Stoffels on how J&J designed its COVID-19 vaccine for maximum impact: a BioCentury audio interview
J&J CSO Paul Stoffels discusses the company’s development of its COVID-19 vaccine
A conversation with Johnson & Johnson CSO Paul Stoffels about the company’s development of a COVID-19 vaccine.
Johnson & Johnson’s COVID-19 vaccine won’t be the first to reach the market, but it could be one of the most important. The company has made scientific and business decisions about the vaccine’s profile that, if it is demonstrated to be safe and effective, will maximize its utility in combating the pandemic.
The biggest differentiator is that unlike any other COVID-19 vaccine that has been authorized or is in late-stage development, Johnson & Johnson (NYSE:JNJ) designed its vaccine to provide robust, durable protection with a single dose. This will double inventories compared with two-dose vaccines. More importantly, a single dose dramatically reduces the complexity of the vaccine administration process by eliminating the need for creating and maintaining systems to remind people to return for a second shot.

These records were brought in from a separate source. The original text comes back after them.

## config.mk

```make
export PLATFORM = sky130hd
export DESIGN_NAME = pasd_decoder
export DESIGN_NICKNAME = d
export VERILOG_FILES = /design/src/common/pasd_pkg.sv /design/src/common/pasd_if.sv /design/src/hw/pasd_decoder.sv /design/src/hw/pasd_loop_router.sv /design/src/hw/pasd_word_reader.sv
export SDC_FILE = /design/constraint.sdc
export NUM_CORES = 1
export LEC_CHECK = 0
export CAP_MARGIN = 25
export CORE_ASPECT_RATIO = 2
export CORE_MARGIN = 4
export CORE_UTILIZATION = 50
export CTS_BUF_LIST = sky130_fd_sc_hd__clkbuf_4 sky130_fd_sc_hd__clkbuf_8
export CTS_CLUSTER_DIAMETER = 120
export CTS_CLUSTER_SIZE = 30
export DETAILED_ROUTE_END_ITERATION = 8
export DONT_BUFFER_PORTS = 1
export GPL_TIMING_DRIVEN = 1
export PLACE_DENSITY = 0.77
export SETUP_SLACK_MARGIN = 0.2
export SYNTH_ARGS = -nofsm -noshare
export SYNTH_HDL_FRONTEND = slang
export SYNTH_SLANG_ARGS = --single-unit
```

## constraint.sdc

```tcl
create_clock -name clk -period 8.4 [get_ports clk]
set_input_delay 0.42 -clock clk [delete_from_list [all_inputs] [get_ports clk]]
set_output_delay 0.42 -clock clk [all_outputs]
set_load 0.01 [all_outputs]
```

J&J is on track to produce 1 billion doses in 2021. Half of the company’s 2021 manufacturing capacity is reserved for distribution to the world’s poorest countries through Gavi’s COVAX facility, and all of it will be provided at a not-for-profit price.

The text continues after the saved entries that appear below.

### src/shared/pact_pkg.sv
// shared constants, types and register map of the phy access / cycle timer
package pact_pkg;

  // register map: byte offsets on the 8-bit address of the 32-bit register port
  localparam logic [7:0] PACT_OFF_LINK_CTRL   = 8'he0;
  localparam logic [7:0] PACT_OFF_PHY_ACCESS  = 8'hec;
  localparam logic [7:0] PACT_OFF_CYCLE_TIMER = 8'hf0;

  // link control bits
  localparam int unsigned PACT_CTRL_ROOT_BIT   = 30; // read-only root status
  localparam int unsigned PACT_CTRL_MASTER_BIT = 21; // timing_master_select
  localparam int unsigned PACT_CTRL_RUN_BIT    = 20; // tick_count_run
  localparam int unsigned PACT_CTRL_EXT_BIT    = 0;  // external 8 kHz source

  // phy access register fields
  localparam int unsigned PACT_PA_DONE_BIT  = 31;
  localparam int unsigned PACT_PA_RIDX_LO   = 24;
  localparam int unsigned PACT_PA_RVAL_LO   = 16;
  localparam int unsigned PACT_PA_RDREQ_BIT = 15;
  localparam int unsigned PACT_PA_WRREQ_BIT = 14;
  localparam int unsigned PACT_PA_TIDX_LO   = 8;
  localparam int unsigned PACT_PA_WVAL_LO   = 0;

  // reset values
  localparam logic [31:0] PACT_ZERO_WORD = 32'h0000_0000;

  // cycle timer moduli
  localparam logic [12:0] PACT_CYC_LAST = 13'h1f3f; // 8000 - 1
  localparam logic [11:0] PACT_OFS_LAST = 12'hbff;  // 3072 - 1

  // tick rate: 24.576 MHz made from the 100 MHz clock by a phase accumulator
  localparam int unsigned PACT_SYS_CLK_KHZ = 100000;
  localparam int unsigned PACT_TICK_KHZ    = 24576;
  localparam logic [16:0] PACT_ACC_STEP    = 17'(PACT_TICK_KHZ);
  localparam logic [16:0] PACT_ACC_MOD     = 17'(PACT_SYS_CLK_KHZ);

  // register port request
  typedef struct packed {
    logic [7:0]  addr;
    logic [31:0] wdata;
    logic        wr;
    logic        rd;
  } pact_bus_req_t;

  // request towards the phy
  typedef struct packed {
    logic       write;
    logic [3:0] index;
    logic [7:0] value;
  } pact_phy_req_t;

  // register transfer coming back from the phy
  typedef struct packed {
    logic [3:0] index;
    logic [7:0] value;
  } pact_phy_rsp_t;

  // cycle timer word, packed in register layout
  typedef struct packed {
    logic [6:0]  second_count;
    logic [12:0] cycle_number;
    logic [11:0] tick_offset;
  } pact_timer_t;

  // phy request sequencer
  typedef enum logic {
    PACT_PHY_IDLE,
    PACT_PHY_SEND
  } pact_phy_state_t;

endpackage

As December drew to a close, BioCentury caught up with Paul Stoffels, J&J’s CSO, to discuss progress on the vaccine. He said the company could apply to FDA for emergency use authorization by the end of January, one year after its scientists started designing the vaccine.
Operation Warp Speed Chief Adviser Moncef Slaoui told reporters recently that J&J’s vaccine could be authorized in February. If the vaccine is authorized, the additional supplies would accelerate the pace of protection in the U.S. and Western Europe and jump-start vaccination programs in developing countries.